Exercise brief:
Write out only the opening lines of the entries, through the line with "cts_buffers = 3".

Entries supplied:
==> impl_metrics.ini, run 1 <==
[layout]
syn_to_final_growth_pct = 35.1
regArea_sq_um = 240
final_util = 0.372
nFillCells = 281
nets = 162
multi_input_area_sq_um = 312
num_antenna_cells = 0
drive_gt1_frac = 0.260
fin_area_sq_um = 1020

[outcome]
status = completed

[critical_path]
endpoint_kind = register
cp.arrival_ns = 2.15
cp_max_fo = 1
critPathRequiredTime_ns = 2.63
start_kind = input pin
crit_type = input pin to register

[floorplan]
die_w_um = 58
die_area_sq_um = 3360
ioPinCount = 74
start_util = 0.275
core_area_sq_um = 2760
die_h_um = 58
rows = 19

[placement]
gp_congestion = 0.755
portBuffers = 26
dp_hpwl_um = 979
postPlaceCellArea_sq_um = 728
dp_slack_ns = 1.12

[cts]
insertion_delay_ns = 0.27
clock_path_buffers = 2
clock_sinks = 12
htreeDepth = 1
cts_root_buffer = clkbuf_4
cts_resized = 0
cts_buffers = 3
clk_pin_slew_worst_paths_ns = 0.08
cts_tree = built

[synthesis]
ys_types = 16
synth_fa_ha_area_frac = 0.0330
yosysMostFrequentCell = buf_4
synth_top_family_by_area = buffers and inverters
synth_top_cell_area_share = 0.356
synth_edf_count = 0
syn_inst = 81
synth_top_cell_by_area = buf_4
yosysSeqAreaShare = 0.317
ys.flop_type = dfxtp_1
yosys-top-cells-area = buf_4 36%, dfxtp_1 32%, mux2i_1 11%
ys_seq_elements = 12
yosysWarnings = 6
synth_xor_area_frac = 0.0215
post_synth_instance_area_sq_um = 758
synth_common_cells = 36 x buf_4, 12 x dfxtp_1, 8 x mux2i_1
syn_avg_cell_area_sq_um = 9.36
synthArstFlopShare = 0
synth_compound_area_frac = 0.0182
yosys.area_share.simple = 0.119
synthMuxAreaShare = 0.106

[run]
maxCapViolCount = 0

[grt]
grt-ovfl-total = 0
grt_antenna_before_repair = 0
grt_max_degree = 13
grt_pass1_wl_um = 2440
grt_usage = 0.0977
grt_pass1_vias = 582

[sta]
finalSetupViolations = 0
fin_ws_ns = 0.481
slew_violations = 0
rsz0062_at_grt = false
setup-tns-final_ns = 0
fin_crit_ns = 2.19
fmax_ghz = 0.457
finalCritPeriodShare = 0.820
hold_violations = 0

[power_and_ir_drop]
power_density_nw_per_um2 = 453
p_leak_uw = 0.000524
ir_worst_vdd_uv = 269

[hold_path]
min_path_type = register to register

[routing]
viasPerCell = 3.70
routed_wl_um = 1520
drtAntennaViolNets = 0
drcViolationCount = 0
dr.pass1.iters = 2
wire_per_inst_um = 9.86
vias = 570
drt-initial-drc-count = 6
--- src/rtl/bsr_sig_pkg.sv ---
package bsr_sig_pkg;
    typedef enum logic [1:0] {
        ST_IDLE  = 2'd0,
        ST_SHIFT = 2'd1,
        ST_COMP  = 2'd2,
        ST_UPD   = 2'd3
    } bsr_mode_e;
endpackage

--- src/rtl/bsr_mode_fsm.sv ---
module bsr_mode_fsm
    import bsr_sig_pkg::*;
(
    input  logic      clk,
    input  logic      rst_n,
    input  logic      sig_en,
    input  logic      shift_en,
    input  logic      upd_req,
    output bsr_mode_e mode_d,
    output bsr_mode_e mode_q,
    output logic      core_ld,
    output logic      pin_ld
);
    // transition choice by fixed priority
    always_comb begin
        if (sig_en)        mode_d = ST_COMP;
        else if (shift_en) mode_d = ST_SHIFT;
        else if (upd_req)  mode_d = ST_UPD;
        else               mode_d = ST_IDLE;
    end

    always_ff @(posedge clk or negedge rst_n) begin
        if (!rst_n) mode_q <= ST_IDLE;
        else        mode_q <= mode_d;
    end

    // falling-edge load strobes decoded from the recorded operation
    always_comb begin
        core_ld = 1'b0;
        pin_ld  = 1'b0;
        unique case (mode_q)
            ST_IDLE:  ;
            ST_SHIFT: ;
            ST_COMP:  core_ld = 1'b1;
            ST_UPD: begin
                core_ld = 1'b1;
                pin_ld  = 1'b1;
            end
            default:  ;
        endcase
    end
endmodule

--- src/rtl/bsr_chain.sv ---
module bsr_chain
    import bsr_sig_pkg::*;
#(
    parameter int          W    = 16,
    parameter int          N    = 8,
    parameter logic [W-1:0] POLY = 16'hA011
) (
    input  logic         clk,
    input  logic         rst_n,
    input  bsr_mode_e    mode_d,
    input  logic [N-1:0] pin_in,
    input  logic         scan_in,
    output logic [W-1:0] chain_q
);
    localparam int REP = W / N;

    logic [W-1:0] par_vec;
    logic [W-1:0] lfsr_nx;
    logic [W-1:0] chain_d;

    genvar g;
    generate
        for (g = 0; g < REP; g++) begin : g_rep
            assign par_vec[g*N +: N] = pin_in;
        end
    endgenerate

    always_comb begin
        lfsr_nx = {chain_q[W-2:0], 1'b0};
        if (chain_q[W-1]) lfsr_nx = lfsr_nx ^ POLY;
    end

    always_comb begin
        chain_d = chain_q;
        unique case (mode_d)
            ST_COMP:  chain_d = lfsr_nx ^ par_vec;
            ST_SHIFT: chain_d = {scan_in, chain_q[W-1:1]};
            ST_UPD:   chain_d = chain_q;
            ST_IDLE:  chain_d = chain_q;
            default:  chain_d = chain_q;
        endcase
    end

    always_ff @(posedge clk or negedge rst_n) begin
        if (!rst_n) chain_q <= '0;
        else        chain_q <= chain_d;
    end
endmodule
===== config.mk =====
export PLATFORM = sky130hd
export DESIGN_NAME = grp_arb
export DESIGN_NICKNAME = d
export VERILOG_FILES = /design/src/rtl/grp_arb.sv
export SDC_FILE = /design/constraint.sdc
export NUM_CORES = 1
export LEC_CHECK = 0
export ABC_AREA = 1
export BUFFER_PORTS_ARGS = -buffer_cell sky130_fd_sc_hd__buf_2
export CAP_MARGIN = 15
export CORE_AREA = 2 2 39 41
export DETAILED_ROUTE_END_ITERATION = 16
export DIE_AREA = 0 0 41 43
export HOLD_SLACK_MARGIN = 0.12
export PLACE_DENSITY_LB_ADDON = 0.1
export SLEW_MARGIN = 25
export SYNTH_ARGS = -nofsm -noshare
export SYNTH_HDL_FRONTEND = slang
export SYNTH_SLANG_ARGS = --single-unit

===== constraint.sdc =====
create_clock -name clk -period 1.4 [get_ports clk]
set_input_delay 0 -clock clk [delete_from_list [all_inputs] [get_ports clk]]
set_output_delay 0 -clock clk [all_outputs]
set_load 0.01 [all_outputs]

===== src/rtl/grp_arb.sv =====
module grp_arb #(
  parameter int NREQ = 3
) (
  input  logic            clk,
  input  logic            rst_n,
  input  logic [NREQ-1:0] req,
  input  logic            beat_done,
  input  logic            cfg_pair_rr,
  input  logic            cfg_pair_fix,
  input  logic            cfg_grp_rr,
  input  logic            cfg_grp_fix,
  input  logic            cfg_word,
  input  logic            cfg_half,
  output logic [NREQ-1:0] gnt
);
  logic [1:0] beat_cnt;
  logic       last_pair;
  logic       last_grp;

  logic       busy, release_now, arb_now;
  logic [1:0] beat_last;
  logic       pair_eff, grp_eff;
  logic       pair_pref, grp_pref;
  logic       pair_any, pair_pick;
  logic [NREQ-1:0] win;

  assign busy        = |gnt;
  assign beat_last   = cfg_half ? 2'd1 : 2'd3;
  assign release_now = busy && beat_done && (!cfg_word || beat_cnt == beat_last);
  assign arb_now     = !busy || release_now;

  assign pair_eff = (release_now && (gnt[0] || gnt[1])) ? gnt[1] : last_pair;
  assign grp_eff  = release_now ? gnt[2] : last_grp;

  assign pair_pref = cfg_pair_rr ? ~pair_eff : cfg_pair_fix;
  assign grp_pref  = cfg_grp_rr  ? ~grp_eff  : cfg_grp_fix;

  assign pair_any  = req[0] | req[1];
  assign pair_pick = req[pair_pref] ? pair_pref : ~pair_pref;

  always_comb begin
    win = '0;
    if (pair_any && (!req[2] || !grp_pref))
      win[pair_pick] = 1'b1;
    else if (req[2])
      win[2] = 1'b1;
  end

  always_ff @(posedge clk) begin
    if (!rst_n) begin
      gnt       <= '0;
      beat_cnt  <= '0;
      last_pair <= 1'b1;
      last_grp  <= 1'b1;
    end else begin
      if (arb_now) begin
        gnt      <= win;
        beat_cnt <= '0;
      end else if (beat_done) begin
        beat_cnt <= beat_cnt + 2'd1;
      end
      if (release_now) begin
        last_grp <= gnt[2];
        if (gnt[0] || gnt[1]) last_pair <= gnt[1];
      end
    end
  end
endmodule


==> flow_metrics.tcl, run 1 <==
set metrics [dict create \
    row_count 14 \
    clk_latency_ns 0.25 \
    dp_hpwl_um 745 \
    reg2reg_depth 10 \
    synth_seq_cells 7 \
    gp_congestion 0.693 \
    cts_tree "done" \
    finalCritPeriodShare 0.932 \
    drtPass1Iterations 4 \
    max_cap_viol_count 0 \
    finalHoldViolations 0 \
    rsz0062_at_grt "yes" \
    power_density_mw_per_mm2 992 \
    worstPathArrival_ns 1.48 \
    grt_use_total 0.130 \
    die_w_um 41 \
    syn_area_sq_um 438 \
    drtIter0Drc 5 \
    placed_cell_area_sq_um 536 \
    clockRootBuffer "clkbuf_4" \
    n_antenna_cell 0 \
    fmax_ghz 0.766 \
    final_cell_area_sq_um 636 \
    area_growth_pct 45.1 \
    drive_gt1_frac 0.466 \
    io_pins 15 \
    vias 449 \
    grtUsageMet3 0.0471 \
    syn-num-nets 76 \
    antenna_found_initial 0 \
    drc 0 \
    hold_class "input port to register" \
    worstMarginPinSlew_ns 0.210 \
    slowest_delay_ns 0.34 \
    cp.depth 10 \
    cp_max_fo 4 \
    yosys_warnings 0 \
    whs_ns 0.135 \
    post_synth_num_cell_types 15 \
    met1_usage 0.150 \
    critPathBufInv 0 \
    cts_buffer_depth 2 \
    crit_family "simple AND/OR/NAND/NOR gates" \
    drv_slew 0 \
    relSlewSlack 0.860 \
    syn_inst 64 \
    combPwrFrac 0.335 \
    portBuffers 14 \
    ys_seq_area_frac 0.320 \
    seqPwrFrac 0.373 \
    core_area_sq_mm 0.00138 \
    ant_nets 0 \
    grt_pass1_wl_um 1460 \
    routed_wl_um 1000 \
    clock_skew_ns 0.00716 \
    gr-total-overflow 0 \
    die_h_um 43 \
    path_cells "nor2_2 > a21boi_4 > nand3_2 > nand2_2 > nand3_2 > nand2_2 > nand2_1 > nand2_1 > nand2_1 > a21oi_1" \
    setup_viol 0 \
    slowest_stage "dfxtp_2" \
    ir_drop_uv 505 \
    clock_sinks 7 \
    grt.busiest_layer "met2" \
    swShare 0.329 \
    grt_pass1_vias 375 \
    globalRouteMet2Util 0.175 \
    h-tree-depth 1 \
    cpMostUsedCell "nand2_1" \
    cp-start-kind "register" \
    p_clk_frac 0.293 \
    final_util 0.459 \
    status "complete, no violations" \
    vias_per_cell 4.32 \
    syn_avg_cell_area_sq_um 6.84 \
    wl_per_cell_um 9.63 \
    leakagePower_nw 0.333 \
    hold_depth 5 \
    numCtsBuffers 3 \
    grt_max_degree 6 \
    nets 101 \
    power.total_w 0.000630 \
    dieArea_sq_mm 0.00176 \
    start_util 0.316 \
    crit_type "register to register" \
    p_int_w 0.000423 \
    critPathCaptureType "register" \
    finalCriticalPeriod_ns 1.30 \
    p_switching_w 0.000207 \
    synth_top_cell_by_area "dfxtp_1" \
    synth.area.top_cells "dfxtp_1 32%, nand2_1 17%, nand2_2 8.6%" \
    cp.required_ns 1.57 \
    clk_pin_slew_ns 0.06 \
    synth_top_area_frac 0.320 \
]
state kept, by name (all words and copies together), names as in the netlist:
signal / cells
gnt: 3
last_pair: 1
beat_cnt: 2
last_grp: 1
worst paths after layout:
| path | to | slack [ns] | start |
|---|---|---|---|
| hold / removal | last_pair$_SDFFE_PN1P_ | 0.13 | cfg_word |
| hold reg to reg | last_pair$_SDFFE_PN1P_ | 0.46 | last_pair$_SDFFE_PN1P_ |
| setup / recovery | gnt[1]$_SDFFE_PN0P_ | 0.1 | gnt[0]$_SDFFE_PN0P_ |
| setup reg to reg | gnt[1]$_SDFFE_PN0P_ | 0.1 | gnt[0]$_SDFFE_PN0P_ |
power groups by stage:
stage,Clock (W),Sequential (W),Combinational (W)
3_5_place_dp,0,0.000236,0.000183
3_3_place_gp,0,0.000235,0.000183
6_report,0.000184,0.000235,0.000211
2_1_floorplan,0,0.000241,0.000122
4_1_cts,0.000195,0.000232,0.000192
5_1_grt,0.000206,0.000238,0.000233
stage by stage:
step | setup TNS [ns] | instances | worst slack [ns]
final | 0 | 104 | 0.0952
after floorplan | 0 | 64 | 0.110
after global routing | -0.0402 | 104 | -0.0216
after detailed placement | 0 | 95 | 0.0501
after global placement | 0 | 95 | 0.0359
after CTS | 0 | 103 | 0.0388
kinds of logic after synthesis:
group,Yosys count,synth area share
DFF,7,0.320
buffers and inverters,10,0.0857
and+or+nand+nor,41,0.480
xor gates and xnor gates,1,0.0200
AOI/OAI and AO/OA,5,0.0943
tightest hold or removal path: cells and delay by family:
kind / cells / cell delay [ns]
AND/OR/NAND/NOR: 4 / 0.28
buffers and inverters: 1 / 0.08
final cells by class:
type                            instances  area (sq um)
Fill cell                             143           748
Multi-Input combinational cell         47           279
Tap cell                               16          20.0
Timing Repair Buffer                   20           128
Clock buffer                            4          26.3
Sequential cell                         7           145
Inverter                               10          37.5
cell usage in the layout, fill, tap and decap left out, types with 2 or more instances in the layout:
| cell type | Yosys | final |
|---|---|---|
| a21oi_1 | 3 | 2 |
| buf_2 | 0 | 13 |
| buf_4 | 0 | 3 |
| clkbuf_4 | 0 | 3 |
| dfxtp_1 | 7 | 3 |
| dfxtp_2 | 0 | 4 |
| dlygate4sd3_1 | 0 | 4 |
| inv_1 | 9 | 8 |
| inv_2 | 1 | 2 |
| nand2_1 | 20 | 18 |
| nand2_2 | 6 | 7 |
| nand3_1 | 7 | 6 |
| nand3_2 | 3 | 4 |
| nor2_1 | 2 | 2 |
layer usage:
metal  part of all wire  vias to the layer above
met1               0.43                      189
met5                  0                        -
met2               0.51                        9
met4              0.015                        0
li1                   -                      249
met3              0.048                        2
synth_stat cells, drive strengths merged:
library cell	number
nand3	10
nor3b	1
xor2	1
nor2	4
a21oi	3
inv	10
o21a	1
dfxtp	7
nand2	26
a21boi	1
timing repair:
action	in CTS	in global routing
setup endpoints to repair	0	3
hold endpoints to repair	7	0
resized for setup	0	10
setup buffers	0	2
hold buffers	4	0
No activity file was read; power rests on OpenSTA's default activity.
==> run 2: changes to the inputs <==
Settings changed: ABC_AREA 1 to default.
==> flow_metrics.tcl, run 2 <==
set metrics [dict create \
    portBuffers 14 \
    post_synth_num_cell_types 24 \
    drc 0 \
    drtPass1Iterations 4 \
    critPathBufInv 0 \
    power_density_mw_per_mm2 990 \
    path_cells "xnor2_2 > o221a_1 > a31o_4 > mux2_4 > o21ai_2" \
    max_cap_viol_count 0 \
    cp.required_ns 1.58 \
    io_pins 15 \
    final_cell_area_sq_um 666 \
    die_h_um 43 \
    numCtsBuffers 3 \
    largest_register "gnt" \
    synth-edff-count 0 \
    setup_viol 0 \
    hold_depth 3 \
    leakagePower_nw 0.313 \
    worstMarginPinSlew_ns 0.189 \
    cp-start-kind "register" \
    crit_family "compound AO/OA/AOI/OAI gates" \
    ys_seq_area_frac 0.327 \
    min_from "beat_done" \
    gr-total-overflow 0 \
    clock_sinks 7 \
    antenna_found_initial 0 \
    nets 98 \
    holdPathEnd "beat_cnt[0]$_SDFFE_PP0P_" \
    nFillCells 142 \
    cts_buffer_depth 2 \
    synth.area.top_cells "dfxtp_1 33%, nand3_1 7.0%, a21oi_1 5.8%" \
    drv_slew 0 \
    finalCriticalPeriod_ns 1.38 \
    worstPathArrival_ns 1.56 \
    grt_pass1_vias 450 \
    synthFlopType "dfxtp_1" \
    finalHoldViolations 0 \
    critPathCaptureType "register" \
    vias 496 \
    slowest_stage "dfxtp_2" \
    gp_congestion 0.662 \
    wl_per_cell_um 10.7 \
    layout_commonest_cell "buf_2" \
    drive_gt1_frac 0.435 \
    hold_class "input port to register" \
    layout_common_cells "14 x buf_2, 9 x buf_4, 6 x nor2_1, 6 x nand2_1, 6 x nand3_1" \
    power.total_w 0.000659 \
    ir_drop_uv 549 \
    reg2reg_depth 5 \
    syn_area_sq_um 429 \
    r2r_end "gnt[0]$_SDFFE_PN0P_" \
    row_count 14 \
    finalCritPeriodShare 0.988 \
    seqCellArea_sq_um 144 \
    relSlewSlack 0.873 \
    multiInputGateArea_sq_um 299 \
    core_area_sq_mm 0.00138 \
    cts_tree "done" \
    synth_top_area_frac 0.327 \
    syn_avg_cell_area_sq_um 7.66 \
    final_util 0.481 \
    clk_pin_slew_ns 0.05 \
    reg.largest.list "gnt x3, beat_cnt x2" \
    async_reset_ff_frac 0 \
    reg2reg_setup_slack_ns 0.02 \
    crit_start "beat_cnt[1]$_SDFFE_PP0P_" \
    syn-num-nets 68 \
    rsz0062_at_grt "yes" \
    placed_cell_area_sq_um 573 \
    crit_type "register to register" \
    largest_register_ffs 3 \
    cp_max_fo 3 \
    slowest_delay_ns 0.33 \
    grt_pass1_wl_um 1680 \
    grt_use_total 0.142 \
    yosysMostFrequentCell "dfxtp_1" \
    routed_wl_um 1080 \
    worstReg2RegStart "beat_cnt[1]$_SDFFE_PP0P_" \
    h-tree-depth 1 \
    clock_skew_ns 0.00133 \
    synth_seq_cells 7 \
    vias_per_cell 4.91 \
    syn_inst 56 \
    yosys_warnings 0 \
    area_growth_pct 55.1 \
    die_w_um 41 \
    clockRootBuffer "clkbuf_4" \
    start_util 0.310 \
    dp_hpwl_um 818 \
    clk_latency_ns 0.25 \
    dieArea_sq_mm 0.00176 \
    synth_common_cells "7 x dfxtp_1, 6 x nand2_1, 6 x nand3_1, 6 x nor2_1, 5 x a21oi_1" \
    ant_nets 0 \
    status "complete, no violations" \
    synth_top_cell_by_area "dfxtp_1" \
    n_antenna_cell 0 \
    drtIter0Drc 13 \
    fmax_ghz 0.723 \
    grt_max_degree 9 \
]
## run 2: changes by cell type in the layout (fill, tap and decap cells not counted), sizes merged, moves of 3 or more
| cell | delta |
|---|---|
| o21ai | +6 |
| buf | +8 |
| nand2 | -20 |
| inv | -8 |
| nor3 | +3 |
| nand3 | -4 |
## run 2: worst max-delay path by stage
stage | depth (start not counted) | endpoint
floorplan | 5 | gnt[0]$_SDFFE_PN0P_
global placement | 6 | gnt[2]$_SDFFE_PN0P_
detailed placement | 5 | gnt[0]$_SDFFE_PN0P_
CTS | 5 | gnt[0]$_SDFFE_PN0P_
global route | 5 | gnt[0]$_SDFFE_PN0P_
finish | 5 | gnt[0]$_SDFFE_PN0P_
## run 2: routing by layer
metal  track usage  wire length [um]  part of all wire
met3        0.0628                54             0.050
met2         0.209               543              0.50
met1         0.170               471              0.44
met4        0.0600                12             0.011
met5             0                 0                 0
## run 2: per-stage QoR
step	setup slack [ns]	hold WS (ns)	std cells	setup TNS [ns]
detailed placement	-0.0199	0.242	93	-0.0199
finish	0.0164	0.151	101	0
CTS	0.00453	0.135	100	0
floorplan	0.0101	0.0619	56	0
global route	-0.0443	0.163	101	-0.0678
global placement	-0.00515	0.253	93	-0.00515
## run 2: report_power, final
part           switching (W)  internal [W]
registers          0.0000191      0.000222
logic               0.000108      0.000130
clock network      0.0000705      0.000108
total               0.000198      0.000461
## run 2: worst reg2reg max path, cell delays in order, from the launching register on
cell	delay, ns
dfxtp_2	0.33
xnor2_2	0.14
o221a_1	0.23
a31o_4	0.23
mux2_4	0.30
o21ai_2	0.09
## run 2: area by class of cell
type,instances,area share
clock buffers,4,0.0395
flip-flops and latches,7,0.216
repair buffers,26,0.254
multi-input cells,46,0.449
well taps,16,0.0301
inverters,2,0.0113
## run 2: kinds of logic after synthesis
kind of cell | count (synthesis) | share of synthesized area
AOI/OAI and AO/OA | 18 | 0.280
xor gates and xnor gates | 3 | 0.0612
buffers and inverters | 3 | 0.0350
DFF | 7 | 0.327
muxes | 2 | 0.0583
and+or+nand+nor | 23 | 0.239
## run 2: repair_timing
item,4_1_cts,5_1_grt
gates resized for setup,3,4
hold buffers,2,0
setup endpoints to repair,1,3
pin swaps,4,2
endpoints found under the hold margin,7,0
buffers inserted,1,1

Your solution:
==> impl_metrics.ini, run 1 <==
[layout]
syn_to_final_growth_pct = 35.1
regArea_sq_um = 240
final_util = 0.372
nFillCells = 281
nets = 162
multi_input_area_sq_um = 312
num_antenna_cells = 0
drive_gt1_frac = 0.260
fin_area_sq_um = 1020

[outcome]
status = completed

[critical_path]
endpoint_kind = register
cp.arrival_ns = 2.15
cp_max_fo = 1
critPathRequiredTime_ns = 2.63
start_kind = input pin
crit_type = input pin to register

[floorplan]
die_w_um = 58
die_area_sq_um = 3360
ioPinCount = 74
start_util = 0.275
core_area_sq_um = 2760
die_h_um = 58
rows = 19

[placement]
gp_congestion = 0.755
portBuffers = 26
dp_hpwl_um = 979
postPlaceCellArea_sq_um = 728
dp_slack_ns = 1.12

[cts]
insertion_delay_ns = 0.27
clock_path_buffers = 2
clock_sinks = 12
htreeDepth = 1
cts_root_buffer = clkbuf_4
cts_resized = 0
cts_buffers = 3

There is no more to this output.